1-10% positions: Companies I have high conviction in trading at attractive valuations. I size up to 10% based on conviction and opportunity cost.
10%+ positions: I let winners run above 10% but won't add more capital at that point. Allows me to benefit from my best ideas without overly concentrating.
Find a position sizing approach that fits your risk tolerance and helps you sleep at night.
10. Understand the Implicit Assumptions in Advice
When getting investing advice, always consider the source and their circumstances. Someone managing billions will have very different constraints than an individual investor.
Everyone's situation is unique in terms of goals, risk tolerance, time horizon, and expertise. What works for one investor may be completely wrong for another.

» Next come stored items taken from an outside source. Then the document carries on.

### config.mk
export PLATFORM = sky130hd
export DESIGN_NAME = handshake_sink
export DESIGN_NICKNAME = d
export VERILOG_FILES = /design/src/rtl/handshake_sink.sv
export SDC_FILE = /design/constraint.sdc
export NUM_CORES = 1
export LEC_CHECK = 0
export CORE_ASPECT_RATIO = 1.5
export CORE_MARGIN = 1
export CORE_UTILIZATION = 51
export DETAILED_ROUTE_END_ITERATION = 10
export PLACE_DENSITY = 0.78
export SLEW_MARGIN = 20
export SYNTH_ARGS = -nofsm -noshare
export SYNTH_HDL_FRONTEND = slang
export SYNTH_SLANG_ARGS = --single-unit
### constraint.sdc
create_clock -name clk -period 6.32 [get_ports clk]
set_input_delay 0.948 -clock clk [delete_from_list [all_inputs] [get_ports clk]]
set_output_delay 0.948 -clock clk [all_outputs]
set_load 0.05 [all_outputs]
### src/rtl/handshake_sink.sv
`default_nettype none
// ============================================================================
// Module      : handshake_sink
// Description : dclk-side consumer of a req/ack handshake synchronizer.
//               Buffers words and streams them out as OUT_W-bit beats.
// Revision    : 1.0 - initial release
// ============================================================================
module handshake_sink #(
    parameter int WIDTH = 32,
    parameter int OUT_W = 8,
    parameter int DEPTH = 2
) (
    input  logic             clk,
    input  logic             rst_n,
    input  logic             in_valid,
    input  logic [WIDTH-1:0] in_data,
    output logic             in_busy,
    output logic             out_valid,
    input  logic             out_ready,
    output logic [OUT_W-1:0] out_data,
    output logic             out_last,
    output logic [15:0]      word_cnt,
    output logic             err_ovf
);

    localparam int c_lanes = WIDTH / OUT_W;
    localparam int c_aw    = $clog2(DEPTH);
    localparam int c_cw    = c_aw + 1;
    localparam int c_lw    = (c_lanes > 1) ? $clog2(c_lanes) : 1;
    localparam logic [c_aw:0]   c_depth     = c_cw'(DEPTH);
    localparam logic [c_lw-1:0] c_last_lane = c_lw'(c_lanes - 1);

    typedef enum logic [0:0] {
        S_IDLE = 1'b0,
        S_SEND = 1'b1
    } state_t;

    state_t              r_state;
    state_t              w_state_next;
    logic [WIDTH-1:0]    r_buf [DEPTH];
    logic [c_aw-1:0]     r_wr_ptr;
    logic [c_aw-1:0]     r_rd_ptr;
    logic [c_aw:0]       r_count;
    logic [c_aw:0]       w_count_next;
    logic [c_lw-1:0]     r_lane;
    logic                r_busy;
    logic                r_err;
    logic [15:0]         r_word_cnt;
    logic                w_push;
    logic                w_last;
    logic                w_fire;
    logic                w_pop;
    logic [WIDTH-1:0]    w_word;
    logic [OUT_W-1:0]    w_lane_data [c_lanes];

    assign w_word = r_buf[r_rd_ptr];

    for (genvar g = 0; g < c_lanes; g++) begin : g_lane
        assign w_lane_data[g] = w_word[g*OUT_W +: OUT_W];
    end

    always_comb begin
        w_push       = in_valid && !r_busy;
        w_last       = (r_state == S_SEND) && (r_lane == c_last_lane);
        w_fire       = (r_state == S_SEND) && out_ready;
        w_pop        = w_fire && w_last;
        w_count_next = r_count + c_cw'(w_push) - c_cw'(w_pop);
        w_state_next = r_state;
        case (r_state)
            S_IDLE:  if (r_count != '0) w_state_next = S_SEND;
            S_SEND:  if (w_pop && (w_count_next == '0)) w_state_next = S_IDLE;
            default: w_state_next = S_IDLE;
        endcase
    end

    always_ff @(posedge clk) begin
        if (!rst_n) begin
            r_state    <= S_IDLE;
            r_wr_ptr   <= '0;
            r_rd_ptr   <= '0;
            r_count    <= '0;
            r_lane     <= '0;
            r_busy     <= 1'b0;
            r_err      <= 1'b0;
            r_word_cnt <= '0;
        end else begin
            r_state <= w_state_next;
            r_count <= w_count_next;
            // Busy is registered from the post-edge count so it never depends on in_valid combinationally.
            r_busy  <= (w_count_next == c_depth);
            if (w_push) r_wr_ptr <= r_wr_ptr + c_aw'(1);
            if (in_valid && r_busy) r_err <= 1'b1;
            if (r_state == S_IDLE) begin
                r_lane <= '0;
            end else if (w_fire) begin
                r_lane <= w_last ? '0 : r_lane + c_lw'(1);
            end
            if (w_pop) begin
                r_rd_ptr   <= r_rd_ptr + c_aw'(1);
                r_word_cnt <= r_word_cnt + 16'd1;
            end
        end
    end

    // Storage needs no reset; entries are only read once count covers them.
    always_ff @(posedge clk) begin
        if (w_push) r_buf[r_wr_ptr] <= in_data;
    end

    assign in_busy   = r_busy;
    assign out_valid = (r_state == S_SEND);
    assign out_data  = (r_state == S_SEND) ? w_lane_data[r_lane] : '0;
    assign out_last  = w_last;
    assign word_cnt  = r_word_cnt;
    assign err_ovf   = r_err;

endmodule
`default_nettype wire

## After elaboration in Yosys (flattened, before gate mapping)

Memory sizes are Yosys's and may differ from the RTL's. A register that Yosys moved wholly into a read port is not among the register bits.
Index checks and enable logic that the tools add are counted.

- Add/subtract/negate cells: 6
- Magnitude comparators: 1
- Equal/unequal tests: 2
- Mux-type cells: 12
- Bitwise operators: 2
- Reduce and logical (&&, ||, !) cells: 10

Operator list:

| kind | count |
|---|---|
| 8-bit 2-to-1 mux | 3 |
| 16-bit by 1-bit adder with 16-bit output (second input constant) | 1 |
| 8-bit binary-select mux with 2-bit select | 1 |
| 1-bit logical AND | 6 |
| 1-bit 2-to-1 mux | 6 |
| 2-bit equality test (second input constant) | 2 |
| 3-bit greater-or-equal comparator (second input constant) | 1 |
| 2-bit inverter with 3-bit output | 1 |
| 1-bit adder (second input constant) | 2 |
| 2-bit by 1-bit adder with 2-bit output | 1 |
| 2-bit by 1-bit adder with 2-bit output (second input constant) | 1 |
| 2-bit logical NOT | 1 |
| 2-bit 2-to-1 mux | 1 |
| 1-bit case mux with 2 select lines | 1 |
| 2-bit AND reduction | 1 |
| 2-bit nonzero test | 1 |
| 2-bit by 1-bit subtractor with 2-bit output | 1 |
| 1-bit logical NOT | 1 |
| 1-bit inverter | 1 |

- Flip-flop bits (word level): 25
- Bits in writable memories: 64
- Input port bits: 36
- Output and inout bits: 28
- Word-level logic and storage cells: 42
- Memories kept: 1

Memory list:

| name | words | bits a word | rd ports | clocked after Yosys merged registers in | write ports | line | text |
|---|---|---|---|---|---|---|---|
| r_buf | 2 | 32 | 1 | 1 | 1 | 40 | `logic [WIDTH-1:0] r_buf [DEPTH];` |

## Depth between registers and ports, before layout

Gate-level depths: netlist (run 1).

- Word-level depth: 8
- Gate-level depth with buffers: 10
- Gate-level depth less buffers: 10

## Worst setup path after synthesis (run 1)

No wires, ideal clock.

- Kind: input-to-reg
- Start point: input port in_valid
- End point: memory r_buf[0][0], enable pin
- Setup time: 0.422 ns
- Arrival time: 2.432 ns
- Required time: 5.898 ns
- Slack: 3.465 ns
- Stages on the path: 2
- Path buffers: 0
- Path through: nand2b_1 nor2_1

- Word-level cells in the longest chain between the ends: 3

RTL lines:

| item | line | text |
|---|---|---|
| start, declared | 15 | `input logic in_valid,` |
| 1-bit logical AND | 63 | `w_push = in_valid && !r_busy;` |
| 1-bit 2-to-1 mux | 107 | `if (w_push) r_buf[r_wr_ptr] <= in_data;` |
| 1-bit 2-to-1 mux (implied by the code) | 107 |  |
| end, declared | 40 |  |

Every way passes these cells.

## Worst setup path after layout (run 1)

- Start point: register r_lane[0]
- End point: output port out_data[3]

- Word-level cells in the longest chain between the ends: 5

RTL lines:

| item | line | text |
|---|---|---|
| start, declared | 45 | `logic [c_lw-1:0] r_lane;` |
| start signal, assigned | 96 | `r_lane <= w_last ? '0 : r_lane + c_lw'(1);` |
| 2-bit inverter with 3-bit output (implied by the code) | 112 | `assign out_data = (r_state == S_SEND) ? w_lane_data[r_lane] : '0;` |
| 8-bit binary-select mux with 2-bit select | 112 |  |
| 8-bit 2-to-1 mux (implied by the code) (2 in a row) | 112 |  |
| 8-bit 2-to-1 mux | 112 |  |
| end, declared | 20 | `output logic [OUT_W-1:0] out_data,` |

Every way passes these cells. The select of a mux whose other input is x is not followed.

==> impl_metrics.yaml, run 1 <==
worst_hold_path:
  hold_path_class: "flip-flop to flip-flop"
  min_from: "word_cnt[15]$_SDFFE_PN0P_"
floorplan:
  start_util_pct: 53.0
  fp-row-count: 37
  dieWidth_um: 70.9
  ios: 64
  dieArea_mm2: 0.00747
  die_h_um: 105
  coreArea_mm2: 0.00685
critical_path:
  crit_family: "flip-flops"
  cp_max_fo: 19
  reg2reg_from: "r_lane[0]$_SDFFE_PN0P_"
  end_kind: "output pin"
  critPathSlowestCell: "dfxtp_1"
  cp.required_ps: 5370
  crit_chain: "mux4_2, mux2i_1, nor2b_1, clkdlybuf4s50_1"
  critical_path_class: "flip-flop to output pin"
  cp_num_buf_inv: 1
  reg2reg_slack_ps: 3490
  crit_path_max_incr_delay_ps: 870
  cp-startpoint: "r_lane[0]$_SDFFE_PN0P_"
  worstPathArrival_ps: 2650
  critPathLaunchType: "flip-flop"
timing:
  grt_setup_unrepaired: "false"
  tightestPinTransition_ps: 923
  finClkSkew_ps: 8.85
  setup-violations-final: 0
  fmax_mhz: 278
  slew_viol_final: 0
  slew_headroom_pct: 38.3
  period_needed_ps: 3600
  post-route-period-util_pct: 57.0
  hold_viol: 0
  fin_tns_setup_ps: 0
synth:
  syn-num-nets: 266
  syn_inst: 226
  synth_edf_count: 64
  async_reset_ff_share_pct: 0
  avgSynthCellArea_um2: 16.1
  synth.distinct_cells: 33
  ys_ff_latch: 90
  yosys_warnings: 0
  syn-cell-area_mm2: 0.00363
  ys_seq_area_share_pct: 67.3
  ys.flop_type: "edfxtp_1"
status:
  status: "complete, no violations"
place:
  dpl.hpwl_um: 3920
  place_congestion: 0.730
  port_buffers: 63
layout:
  drive_above_1_share_pct: 12.4
  nFillCells: 514
  antenna_cells: 0
  nets: 333
  area_growth_pct: 24.3
grt:
  grt_usage_pct: 17.3
  grt_pass1_vias: 2153
  grt_antenna_before_repair: 0
  grt_max_degree: 34
  grt_overflow: 0
  grt_pass1_wl_um: 9720
clock_tree:
  cts_buffer_depth: 2
  cts-htree-levels: 3
  cts_tree: "built"
  cts_made_buffers: 9
  numClockSinks: 90
  cts_setup_buffers: 0
  clk_pin_slew_ps: 80
  cts_root_buf: "clkbuf_8"
  cts_hold_buffers: 0
  cts-resized-gates: 0
  clkLatencyLatePin_ps: 350
detailed_routing:
  routed_via_density: 5.41
  dr.pass1.iters: 6
  vias: 2036
  routed_wl_um: 5890
  wl_per_cell_um: 15.7
  drcViolationCount: 0
  drtIter0Drc: 83
  drtAntennaViolNets: 0
power:
  switching_share_pct: 22.0
  power_frac_clock_pct: 31.0
  p_sw_uw: 255
  powerDensity_mw_per_mm2: 257
  p_int_uw: 903
  pwr-share-comb_pct: 10.2
  leakagePower_uw: 0.00158
  vdd_drop_max_mv: 0.211
  seqPwrFrac_pct: 58.8
  p_total_uw: 1160
flow_run:
  cap_violations: 0
[synth_stat cells (4+ instances only)]
cell / instances / area share (%)
nand2b_1: 6 / 1.0
mux4_2: 16 / 9.9
clkbuf_1: 5 / 0.52
nand4_1: 4 / 0.69
nor2_1: 6 / 0.62
nand2_1: 15 / 1.6
xnor2_1: 7 / 1.7
xor2_1: 4 / 0.97
nor2b_1: 10 / 1.7
inv_1: 4 / 0.41
dfxtp_1: 26 / 14
mux2i_1: 16 / 4.4
edfxtp_1: 64 / 53
and2_1: 14 / 2.4
ha_1: 4 / 1.4
[registers in the layout (all words and copies together), names as in the netlist, named ones only]
register / flops
in_busy: 1
r_lane: 2
r_rd_ptr: 1
err_ovf: 1
word_cnt: 16
out_valid: 1
r_count: 2
r_buf: 64
r_wr_ptr: 1
[cell type report]
class | instances | area [um2] | area share [%]
Inverter | 4 | 15.0 | 0.333
Sequential cell | 90 | 2440 | 54.1
Tap cell | 78 | 97.6 | 2.16
Clock buffer | 12 | 135 | 2.99
Clock inverter | 4 | 42.5 | 0.943
Timing Repair Buffer | 65 | 646 | 14.3
Multi-Input combinational cell | 123 | 1130 | 25.1
[layer usage]
metal | wire length, um | GRT usage [%]
met1 | 2330 | 19.2
met4 | 93 | 7.71
met5 | 0 | 0
met2 | 3200 | 30.6
met3 | 263 | 4.78
[cells in the final DEF (no fill, tap or decap), drive strengths merged, types with 5 or more instances in the layout]
master          n
and2           14
clkbuf         12
clkdlybuf4s50  63
dfxtp          26
edfxtp         64
mux2i          16
mux4           16
nand2          15
nand2b          6
nand4           5
nor2            6
nor2b          10
xnor2           7
[per-stage QoR]
| step | cell area, um2 | setup WS, ps | cells | hold WS, ps | util [%] |
|---|---|---|---|---|---|
| after floorplan | 3630 | 3470 | 226 | 481 | - |
| after global placement | 4330 | 2770 | 360 | 463 | 63.3 |
| after detailed placement | 4330 | 2750 | 360 | 477 | 63.3 |
| after CTS | 4510 | 2360 | 376 | 487 | 65.9 |
| after global routing | 4510 | 2580 | 376 | 520 | 65.9 |
| final | 4510 | 2720 | 376 | 481 | 65.9 |
[worst min-delay path, cell delays in order, from the launching register on]
cell and delay (ps):
dfxtp_1 330, nand2_1 60, mux2i_1 50
[power by group through the flow]
stage | Sequential (uW) | Clock (uW) | Combinational [uW]
floorplan | 693 | 0 | 66.9
global placement | 693 | 0 | 117
detailed placement | 695 | 0 | 119
CTS | 681 | 368 | 119
global route | 684 | 392 | 126
finish | 681 | 359 | 118
[kinds of logic after synthesis]
family          count (synthesis)  synth area share (%)
flops                          90                  67.3
mux                            32                  14.3
fa+ha+maj                       4                  1.38
xor+xnor                       11                  2.65
simple gates                   70                  11.6
compound gates                  6                  1.10
buf+inv                        13                  1.62
[final timing paths]
kind,end,depth (start not counted)
worst max-delay path,out_data[3],4
worst min-delay path,word_cnt[15]$_SDFFE_PN0P_,2
worst min register to register,word_cnt[15]$_SDFFE_PN0P_,2
worst max register to register,in_busy$_SDFF_PN0_,10
Power figures use the tool's default switching activity.
==> run 2: changes to the inputs <==
Clock period 6.32 ns to 3.7 ns, I/O delays scaled along.
==> run 2 against run 1 <==
Total power rose by 68%; die area did not move; sequential share of layout area fell by 0.088 points; non-clock buffer count rose by 2; count of clock-buffer cells in the layout fell by 3; sequential cell count did not move; worst hold slack improved by 4.7 ps; worst setup slack got worse by 2100 ps; register-to-register slack got worse by 2400 ps; clock skew rose by 1.6 ps; routed wire length rose by 2.8%; critical path type unchanged; critical endpoint is now out_data[1].
==> impl_metrics.yaml, run 2 (same netlist as run 1, synthesis figures left out) <==
timing:
  slew_viol_final: 0
  whs_ps: 486
  fin_tns_setup_ps: 0
  period_needed_ps: 3070
  hold_viol: 0
  grt_setup_unrepaired: "false"
  post-route-period-util_pct: 83.0
  tightestPinTransition_ps: 905
  fmax_mhz: 326
  setup-violations-final: 0
  slew_headroom_pct: 39.5
  finClkSkew_ps: 10.4
layout:
  nFillCells: 505
  multi_input_area_mm2: 0.00113
  regMostFlops: "r_buf"
  layout_common_cells: "64 x edfxtp_1, 63 x clkdlybuf4s50_1, 26 x dfxtp_1"
  area_growth_pct: 24.5
  nets: 335
  antenna_cells: 0
  layout.cells.non_filler: 378
  layout_commonest_cell: "edfxtp_1"
  largest_reg_flops: 64
  drive_above_1_share_pct: 13.7
  fin_util_pct: 65.9
  seq_area_mm2: 0.00244
grt:
  grt_pass1_wl_um: 10000
  grt_pass1_vias: 2128
  grt_overflow: 0
  grt_max_degree: 34
  grt_antenna_before_repair: 0
  grt_usage_pct: 17.9
floorplan:
  die_h_um: 105
  ios: 64
  coreArea_mm2: 0.00685
  start_util_pct: 53.0
  dieArea_mm2: 0.00747
  dieWidth_um: 70.9
  fp-row-count: 37
place:
  dpl.cell_count: 362
  port_buffers: 63
  place_congestion: 0.795
  dpl.hpwl_um: 4150
clock_tree:
  cts_hold_buffers: 0
  cts-resized-gates: 0
  cts_made_buffers: 9
  cts_tree: "built"
  cts-htree-levels: 3
  cts_buffer_depth: 2
  clk_pin_slew_ps: 80
  cts_setup_buffers: 0
  cts_root_buf: "clkbuf_8"
  clkLatencyLatePin_ps: 360
  numClockSinks: 90
power:
  switching_share_pct: 24.1
  seqPwrFrac_pct: 59.8
  pwr-share-comb_pct: 10.5
  vdd_drop_max_mv: 0.434
  power_frac_clock_pct: 29.7
  leakagePower_uw: 0.00158
  p_int_uw: 1480
  powerDensity_mw_per_mm2: 430
  p_sw_uw: 468
  p_total_uw: 1940
detailed_routing:
  drtIter0Drc: 75
  dr.pass1.iters: 6
  routed_via_density: 5.42
  wl_per_cell_um: 16.0
  routed_wl_um: 6050
  drcViolationCount: 0
  vias: 2050
  drtAntennaViolNets: 0
status:
  status: "complete, no violations"
worst_hold_path:
  min_from: "word_cnt[11]$_SDFFE_PN0P_"
  whs_path_depth: 2
  whs_endpoint: "word_cnt[11]$_SDFFE_PN0P_"
  hold_path_class: "flip-flop to flip-flop"
critical_path:
  reg2reg_slack_ps: 1140
  reg2reg_from: "r_lane[1]$_SDFFE_PN0P_"
  cp.required_ps: 3140
  cp_max_fo: 10
  reg2reg_depth: 10
  critPathLaunchType: "flip-flop"
  r2r_end: "in_busy$_SDFF_PN0_"
  critical_path_class: "flip-flop to output pin"
  end_kind: "output pin"
  worstPathArrival_ps: 2510
flow_run:
  cap_violations: 0
run 2: worst max-delay path by stage:
stage | end | from | slack, ps | depth (start not counted)
after floorplan | r_buf[0][0]$_DFFE_PP_ | in_busy$_SDFF_PN0_ | 1150 | 2
final | out_data[1] | r_lane[0]$_SDFFE_PN0P_ | 630 | 5
after detailed placement | in_busy$_SDFF_PN0_ | out_ready | 990 | 10
after CTS | out_data[3] | r_lane[0]$_SDFFE_PN0P_ | 610 | 5
after global routing | out_data[7] | r_lane[0]$_SDFFE_PN0P_ | 530 | 5
after global placement | out_data[1] | r_lane[0]$_SDFFE_PN0P_ | 1020 | 5
run 2: stage by stage:
step,setup WS [ps],cell area [um2]
2_1_floorplan,1150,3630
3_3_place_gp,1020,4350
3_5_place_dp,986,4350
4_1_cts,610,4520
5_1_grt,529,4520
6_report,630,4520
run 2: power groups by stage:
stage / combinational (uW) / sequential, uW / clock (uW)
floorplan: 114 / 1180 / 0
global placement: 203 / 1180 / 0
detailed placement: 206 / 1190 / 0
CTS: 207 / 1160 / 588
global route: 218 / 1170 / 626
finish: 205 / 1160 / 577
run 2: cell type report:
cell class / instances / share of cell area [%]
flip-flops and latches: 90 / 54.1
multi-input cells: 123 / 25.1
repair buffers: 67 / 14.6
clock buffers: 9 / 2.74
well taps: 78 / 2.16
clock inverters: 7 / 0.997
inverters: 4 / 0.332
run 2: metal layers:
metal	GRT usage, %	wire length (um)
met5	0	0
met4	7.71	89
met3	4.78	233
met2	31.0	3300
met1	20.9	2430
run 2: worst max-delay path: stages (launching register included):
cell	delay (ps)
dfxtp_1	600
buf_4	280
mux4_2	210
mux2i_1	70
nor2b_1	170
clkdlybuf4s50_1	830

Take all advice with a grain of salt and adapt it to your own circumstances. There is rarely universal investing wisdom that applies to everyone.
Conclusion
Investing is a lifelong journey of learning and self-improvement. These lessons have served me well, but I'm sure I'll continue to evolve my approach over time. The key is to find an investing style that fits your personality and goals, then stick with it through market cycles.
Remember that no one has all the answers. Stay humble, focus on continuously expanding your knowledge, and learn from both successes and failures. With the right process and mindset, investing can be incredibly rewarding both financially and intellectually.